Collected data entries:
###
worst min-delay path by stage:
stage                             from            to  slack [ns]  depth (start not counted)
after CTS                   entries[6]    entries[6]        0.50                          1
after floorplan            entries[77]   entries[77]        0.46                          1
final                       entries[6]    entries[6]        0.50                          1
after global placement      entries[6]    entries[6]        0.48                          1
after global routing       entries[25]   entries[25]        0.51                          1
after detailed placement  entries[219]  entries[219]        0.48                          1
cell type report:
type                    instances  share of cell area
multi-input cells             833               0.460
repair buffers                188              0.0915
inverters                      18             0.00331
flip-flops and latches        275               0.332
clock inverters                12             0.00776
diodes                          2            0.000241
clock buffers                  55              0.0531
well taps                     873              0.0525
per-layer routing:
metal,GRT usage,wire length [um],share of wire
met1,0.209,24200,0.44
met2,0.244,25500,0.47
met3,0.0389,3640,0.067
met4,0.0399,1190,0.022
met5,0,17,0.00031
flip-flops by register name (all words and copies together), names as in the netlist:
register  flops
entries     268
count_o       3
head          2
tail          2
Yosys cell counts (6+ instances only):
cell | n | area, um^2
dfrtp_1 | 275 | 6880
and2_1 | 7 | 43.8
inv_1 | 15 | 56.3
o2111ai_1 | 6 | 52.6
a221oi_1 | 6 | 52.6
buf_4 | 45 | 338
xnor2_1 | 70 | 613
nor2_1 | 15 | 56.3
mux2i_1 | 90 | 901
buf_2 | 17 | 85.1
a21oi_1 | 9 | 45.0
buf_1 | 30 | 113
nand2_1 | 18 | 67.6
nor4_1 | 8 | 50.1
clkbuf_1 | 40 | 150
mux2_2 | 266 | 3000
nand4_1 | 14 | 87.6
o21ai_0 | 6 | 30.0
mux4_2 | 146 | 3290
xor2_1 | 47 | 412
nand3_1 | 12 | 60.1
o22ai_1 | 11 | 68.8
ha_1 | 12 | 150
$ cat config.mk
export PLATFORM = sky130hd
export DESIGN_NAME = uriscv_muldiv_arb
export DESIGN_NICKNAME = d
export VERILOG_FILES = /design/src/rtl/uriscv_muldiv_arb.sv
export SDC_FILE = /design/constraint.sdc
export NUM_CORES = 1
export LEC_CHECK = 0
export CORE_MARGIN = 4
export CORE_UTILIZATION = 35
export CTS_CLUSTER_SIZE = 10
export DETAILED_ROUTE_END_ITERATION = 8
export PLACE_DENSITY_LB_ADDON = 0.05
export SYNTH_ARGS = -nofsm -noshare
export SYNTH_HDL_FRONTEND = slang
export SYNTH_SLANG_ARGS = --single-unit
$ cat constraint.sdc
create_clock -name clk -period 1.9 [get_ports clk]
set_input_delay 0.38 -clock clk [delete_from_list [all_inputs] [get_ports clk]]
set_output_delay 0.38 -clock clk [all_outputs]
set_load 0.05 [all_outputs]
[src/rtl/can_wb_host_seq.sv]
// Wishbone initiator that runs one CAN frame exchange per request: TX setup, send, poll, RX readback.
// Define CAN_WB_SEQ_IDCHK_EN to flag a received ID that differs from the requested one (status 3).
module can_wb_host_seq #(
  parameter logic [31:0] BASE_ADDR   = 32'h0000_0000,
  parameter int unsigned POLL_LIMIT  = 16,
  parameter int unsigned ACK_TIMEOUT = 8
) (
  input  logic        clk,
  input  logic        rst_n,
  input  logic        req_valid,
  output logic        req_ready,
  input  logic [10:0] req_id,
  input  logic [3:0]  req_len,
  input  logic [31:0] req_data0,
  input  logic [31:0] req_data1,
  output logic        rsp_valid,
  input  logic        rsp_ready,
  output logic [10:0] rsp_id,
  output logic [7:0]  rsp_data0,
  output logic [7:0]  rsp_data1,
  output logic [1:0]  rsp_status,
  output logic [31:0] wb_adr_o,
  output logic [31:0] wb_dat_o,
  input  logic [31:0] wb_dat_i,
  output logic        wb_we_o,
  output logic        wb_cyc_o,
  output logic        wb_stb_o,
  input  logic        wb_ack_i
);

  typedef enum logic [3:0] {
    StIdle, StWId, StWLen, StWD0, StWD1, StWCmd, StPoll, StRId, StRD0, StRD1, StRAck, StResp
  } state_e;

  state_e      state_q, state_d, launch_st;
  logic        launch;
  logic        cyc_q, cyc_d, we_q, we_d;
  logic [31:0] adr_q, adr_d, dat_q, dat_d;
  logic [7:0]  wdog_q, wdog_d, poll_q, poll_d;
  logic [10:0] id_q, id_d, rid_q, rid_d;
  logic [3:0]  len_q, len_d;
  logic [31:0] d0_q, d0_d, d1_q, d1_d;
  logic [7:0]  rd0_q, rd0_d, rd1_q, rd1_d;
  logic [1:0]  st_q, st_d;
  logic        unused_dat;

  assign unused_dat = ^wb_dat_i[31:11];

  function automatic logic [7:0] reg_off(state_e s);
    case (s)
      StWId:   return 8'h08;
      StWLen:  return 8'h0C;
      StWD0:   return 8'h10;
      StWD1:   return 8'h14;
      StWCmd:  return 8'h00;
      StPoll:  return 8'h04;
      StRId:   return 8'h18;
      StRD0:   return 8'h20;
      StRD1:   return 8'h24;
      StRAck:  return 8'h1C;
      default: return 8'h00;
    endcase
  endfunction

  always_comb begin
    state_d   = state_q;
    cyc_d     = cyc_q;
    we_d      = we_q;
    adr_d     = adr_q;
    dat_d     = dat_q;
    wdog_d    = wdog_q;
    poll_d    = poll_q;
    id_d      = id_q;
    len_d     = len_q;
    d0_d      = d0_q;
    d1_d      = d1_q;
    rid_d     = rid_q;
    rd0_d     = rd0_q;
    rd1_d     = rd1_q;
    st_d      = st_q;
    launch    = 1'b0;
    launch_st = StIdle;

    case (state_q)
      StIdle: begin
        if (req_valid) begin
          id_d      = req_id;
          len_d     = req_len;
          d0_d      = req_data0;
          d1_d      = req_data1;
          rid_d     = '0;
          rd0_d     = '0;
          rd1_d     = '0;
          st_d      = 2'd0;
          poll_d    = '0;
          state_d   = StWId;
          launch    = 1'b1;
          launch_st = StWId;
        end
      end
      StResp: begin
        if (rsp_ready) state_d = StIdle;
      end
      default: begin
        // cyc low in an access state is the gap cycle: start this state's access
        if (!cyc_q) begin
          launch    = 1'b1;
          launch_st = state_q;
        end else if (wb_ack_i) begin
          cyc_d = 1'b0;
          case (state_q)
            StWId:  state_d = StWLen;
            StWLen: state_d = StWD0;
            StWD0:  state_d = StWD1;
            StWD1:  state_d = StWCmd;
            StWCmd: state_d = StPoll;
            StPoll: begin
              if (wb_dat_i[0]) begin
                state_d = StRId;
              end else begin
                poll_d = poll_q + 8'd1;
                if (poll_d == 8'(POLL_LIMIT)) begin
                  st_d    = 2'd1;
                  state_d = StResp;
                end
              end
            end
            StRId: begin
              rid_d   = wb_dat_i[10:0];
              state_d = StRD0;
            end
            StRD0: begin
              rd0_d   = wb_dat_i[7:0];
              state_d = StRD1;
            end
            StRD1: begin
              rd1_d   = wb_dat_i[7:0];
              state_d = StRAck;
            end
            StRAck: begin
              st_d    = 2'd0;
`ifdef CAN_WB_SEQ_IDCHK_EN
              if (rid_q != id_q) st_d = 2'd3;
`endif
              state_d = StResp;
            end
            default: ;
          endcase
        end else if (wdog_q == 8'(ACK_TIMEOUT - 1)) begin
          cyc_d   = 1'b0;
          st_d    = 2'd2;
          state_d = StResp;
        end else begin
          wdog_d = wdog_q + 8'd1;
        end
      end
    endcase

    // id/len/data *_d already hold the freshly accepted request when launching from idle
    if (launch) begin
      cyc_d  = 1'b1;
      wdog_d = '0;
      adr_d  = BASE_ADDR + {24'b0, reg_off(launch_st)};
      we_d   = launch_st inside {StWId, StWLen, StWD0, StWD1, StWCmd};
      case (launch_st)
        StWId:   dat_d = {21'b0, id_d};
        StWLen:  dat_d = {28'b0, len_d};
        StWD0:   dat_d = d0_d;
        StWD1:   dat_d = d1_d;
        StWCmd:  dat_d = 32'h2;
        default: dat_d = '0;
      endcase
    end
  end

  always_ff @(posedge clk or negedge rst_n) begin
    if (!rst_n) begin
      state_q <= StIdle;
      cyc_q   <= 1'b0;
      we_q    <= 1'b0;
      adr_q   <= '0;
      dat_q   <= '0;
      wdog_q  <= '0;
      poll_q  <= '0;
      id_q    <= '0;
      len_q   <= '0;
      d0_q    <= '0;
      d1_q    <= '0;
      rid_q   <= '0;
      rd0_q   <= '0;
      rd1_q   <= '0;
      st_q    <= '0;
    end else begin
      state_q <= state_d;
      cyc_q   <= cyc_d;
      we_q    <= we_d;
      adr_q   <= adr_d;
      dat_q   <= dat_d;
      wdog_q  <= wdog_d;
      poll_q  <= poll_d;
      id_q    <= id_d;
      len_q   <= len_d;
      d0_q    <= d0_d;
      d1_q    <= d1_d;
      rid_q   <= rid_d;
      rd0_q   <= rd0_d;
      rd1_q   <= rd1_d;
      st_q    <= st_d;
    end
  end

  assign req_ready  = (state_q == StIdle);
  assign rsp_valid  = (state_q == StResp);
  assign rsp_id     = rid_q;
  assign rsp_data0  = rd0_q;
  assign rsp_data1  = rd1_q;
  assign rsp_status = st_q;
  assign wb_adr_o   = adr_q;
  assign wb_dat_o   = dat_q;
  assign wb_we_o    = we_q;
  assign wb_cyc_o   = cyc_q;
  assign wb_stb_o   = cyc_q;

endmodule
`config.mk`:
```
export PLATFORM = sky130hd
export DESIGN_NAME = sampler_and_buffer_writer
export DESIGN_NICKNAME = d
export VERILOG_FILES = /design/src/rtl/sampler_and_buffer_writer.sv
export SDC_FILE = /design/constraint.sdc
export NUM_CORES = 1
export LEC_CHECK = 0
export BUFFER_PORTS_ARGS = -buffer_cell sky130_fd_sc_hd__buf_2
export CAP_MARGIN = 20
export CORE_ASPECT_RATIO = 1.2
export CORE_UTILIZATION = 45
export CTS_CLUSTER_DIAMETER = 60
export DETAILED_ROUTE_END_ITERATION = 10
export HOLD_SLACK_MARGIN = 0.08
export PLACE_DENSITY = 0.7
export SLEW_MARGIN = 20
export SYNTH_ARGS = -nofsm -noshare
export SYNTH_HDL_FRONTEND = slang
export SYNTH_SLANG_ARGS = --single-unit
```
`constraint.sdc`:
```
create_clock -name clk -period 4.15 [get_ports clk]
set_input_delay 0.415 -clock clk [delete_from_list [all_inputs] [get_ports clk]]
set_output_delay 0.415 -clock clk [all_outputs]
set_load 0.01 [all_outputs]
```
`src/rtl/sampler_and_buffer_writer.sv`:
```
// Sample-tick edge capture into ping-pong sample banks.
// Pulses start_round when a bank fills; holds off while the estimator is busy.
module sampler_and_buffer_writer #(
    parameter int DATA_W = 12,
    parameter int ADDR_W = 11
) (
    input  logic              clk,
    input  logic              rst_n,
    input  logic              f0_done,
    input  logic [DATA_W-1:0] data,
    input  logic              sample_tick,
    output logic              start_round,
    output logic [ADDR_W-1:0] Addr,
    output logic [DATA_W-1:0] out,
    output logic              now_writing,
    output logic [1:0]        en
);

    typedef enum logic {
        FILL = 1'b0,
        HOLD = 1'b1
    } state_t;

    state_t            state_q, state_d;
    logic              tick_q;
    logic [ADDR_W-1:0] ptr_q, ptr_d;
    logic              bank_q, bank_d;
    logic              start_round_q, start_round_d;
    logic [ADDR_W-1:0] addr_q, addr_d;
    logic [DATA_W-1:0] out_q, out_d;
    logic              now_writing_q, now_writing_d;
    logic [1:0]        en_q, en_d;
    logic              tick_edge;
    logic              ptr_last;

    assign tick_edge = sample_tick & ~tick_q;
    assign ptr_last  = (ptr_q == {ADDR_W{1'b1}});

    // Next-state: capture on tick edge, handle bank completion and hold-off.
    always_comb begin
        state_d       = state_q;
        ptr_d         = ptr_q;
        bank_d        = bank_q;
        start_round_d = 1'b0;
        addr_d        = addr_q;
        out_d         = out_q;
        now_writing_d = 1'b0;
        en_d          = 2'b00;
        unique case (state_q)
            FILL: begin
                if (tick_edge) begin
                    now_writing_d = 1'b1;
                    en_d          = bank_q ? 2'b10 : 2'b01;
                    addr_d        = ptr_q;
                    out_d         = data;
                    ptr_d         = ptr_q + 1'b1;
                    if (ptr_last) begin
                        if (f0_done) begin
                            start_round_d = 1'b1;
                            bank_d        = ~bank_q;
                        end else begin
                            state_d = HOLD;
                        end
                    end
                end
            end
            HOLD: begin
                if (f0_done) begin
                    start_round_d = 1'b1;
                    bank_d        = ~bank_q;
                    ptr_d         = '0;
                    state_d       = FILL;
                end
            end
            default: state_d = FILL;
        endcase
    end

    // State and registered outputs; reset abandons any partial bank.
    always_ff @(posedge clk) begin
        if (!rst_n) begin
            state_q       <= FILL;
            tick_q        <= 1'b0;
            ptr_q         <= '0;
            bank_q        <= 1'b0;
            start_round_q <= 1'b0;
            addr_q        <= '0;
            out_q         <= '0;
            now_writing_q <= 1'b0;
            en_q          <= 2'b00;
        end else begin
            state_q       <= state_d;
            tick_q        <= sample_tick;
            ptr_q         <= ptr_d;
            bank_q        <= bank_d;
            start_round_q <= start_round_d;
            addr_q        <= addr_d;
            out_q         <= out_d;
            now_writing_q <= now_writing_d;
            en_q          <= en_d;
        end
    end

    assign start_round = start_round_q;
    assign Addr        = addr_q;
    assign out         = out_q;
    assign now_writing = now_writing_q;
    assign en          = en_q;

endmodule

```
==> flow_metrics.py <==
metrics = {
    "global_route": {
        "grt_pass1_wl_um": 5290,
        "globalRouteTotalUtil_pct": 18.0,
        "antenna_found_initial": 0,
        "use_met1_pct": 19.1,
        "busiest_layer": "met2",
        "gr-usage-met3_pct": 5.75,
        "grt-ovfl-total": 0,
        "met2_usage_pct": 33.0,
        "grt_max_degree": 40,
        "grt_pass1_vias": 1219,
    },
    "routing": {
        "drcViolationCount": 8,
        "wirelength_um": 3190,
        "drtAntennaViolNets": 0,
        "drt_first_pass_iters": 7,
        "initialDrtViolationCount": 73,
        "wire_per_inst_um": 12.0,
        "vias": 1368,
        "vias_per_cell": 5.14,
    },
    "critical_path": {
        "required_ns": 4.33,
        "path_class": "reg -> reg",
        "critPathArrivalTime_ns": 2.14,
        "r2r-start": "state_q",
        "path_max_fanout": 17,
        "r2r_setup_slack_ns": 2.20,
        "crit_path_start_kind": "flop",
        "r2r_cells": 5,
        "r2r_end": "ptr_q[4]",
        "end_kind": "flop",
    },
    "sta": {
        "slew_viol_final": 0,
        "finalCritPeriodShare_pct": 47.1,
        "fin_skew_ns": 0.00430,
        "report.final.setup_viol": 0,
        "rsz0062_at_grt": "no",
        "tightestPinTransition_ns": 0.901,
        "fmax_ghz": 0.512,
        "slew_headroom_pct": 39.7,
        "min_period_ns": 1.95,
        "fin_setup_tns_ns": 0,
        "hold_violations": 0,
    },
    "synth": {
        "synth_cell_type_count": 30,
        "synthXorXnorAreaFrac_pct": 1.08,
        "yosysWarnings": 0,
        "synth_ff_type": "dfxtp_1",
        "synth_compound_area_share_pct": 17.3,
        "synth_most_common_cell": "nand2_1",
        "synth-simple-area-share_pct": 24.8,
        "synth_top_family_by_area": "simple AND/OR/NAND/NOR gates",
        "syn_area_per_cell_um2": 8.51,
        "synth_top_cell_area_share_pct": 50.7,
        "synthAdderAreaFrac_pct": 0.773,
        "yosys.area.top_type": "dfxtp_1",
        "ys_ff_latch": 41,
        "synth_area_leaders": "dfxtp_1, nand2_1, a21boi_0",
        "synth_fp_nets": 207,
        "synth-edff-count": 0,
        "async_flop_share_pct": 0,
        "yosys-top-cells-count": "nand2_1, dfxtp_1, a21boi_0",
        "synth-seq-area-share_pct": 50.7,
        "muxShareOfSynthArea_pct": 1.86,
        "synthesis.area_um2": 1620,
        "syn_inst": 190,
    },
    "hold_path": {
        "hold_class": "in -> reg",
        "min_to": "state_q",
        "min_from": "f0_done",
        "whs_path_depth": 2,
    },
    "placed_design": {
        "dp_hpwl_um": 2120,
        "port_buffers": 42,
        "dpl_cell_area_um2": 1850,
        "dpl.cell_count": 260,
        "gp_congestion": 0.790,
    },
    "floorplan": {
        "die_x_um": 56.7,
        "die_h_um": 67.7,
        "core_um2": 3400,
        "rows": 23,
        "pin_count": 43,
        "die_area_um2": 3840,
        "start_util_pct": 47.6,
    },
    "run_status": {
        "violations": "DRC",
        "status": "finished with violations",
    },
    "clock_network": {
        "h-tree-depth": 2,
        "cts_buffers": 5,
        "hold_buffers": 0,
        "clockBufferDepth": 2,
        "insertion_delay_ns": 0.28,
        "clockRootBuffer": "clkbuf_8",
        "postCtsSetupBuffers": 0,
        "ctsResizeCount": 0,
        "clk_pin_slew_ns": 0.07,
        "tritoncts": "yes",
        "cts.sinks": 41,
    },
    "cells_and_area": {
        "nets": 247,
        "final_util_pct": 56.7,
        "instances_no_fill": 266,
        "drive_gt1_share_pct": 22.3,
        "design_area_um2": 1920,
        "num_antenna_cells": 0,
        "areaGrowthSynthToFinish_pct": 18.9,
        "fillers": 324,
    },
    "run": {
        "maxCapViolCount": 0,
    },
    "pwr": {
        "p_total_uw": 697,
        "p_per_area_nw_per_um2": 362,
        "leakagePower_nw": 0.835,
        "ir_drop_v": 0.000207,
    },
}
[flip-flops by register name, indices dropped and copies added (netlist names)]
register and flops:
Addr 11, bank_q 1, en 2, now_writing 1, out 12, ptr_q 11
start_round 1, state_q 1, tick_q 1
###
DIRECTIONS FOR THIS TASK: Using the entries above, work out how many lines include the word "placement", and give only that count.

SOLUTION BELOW: 2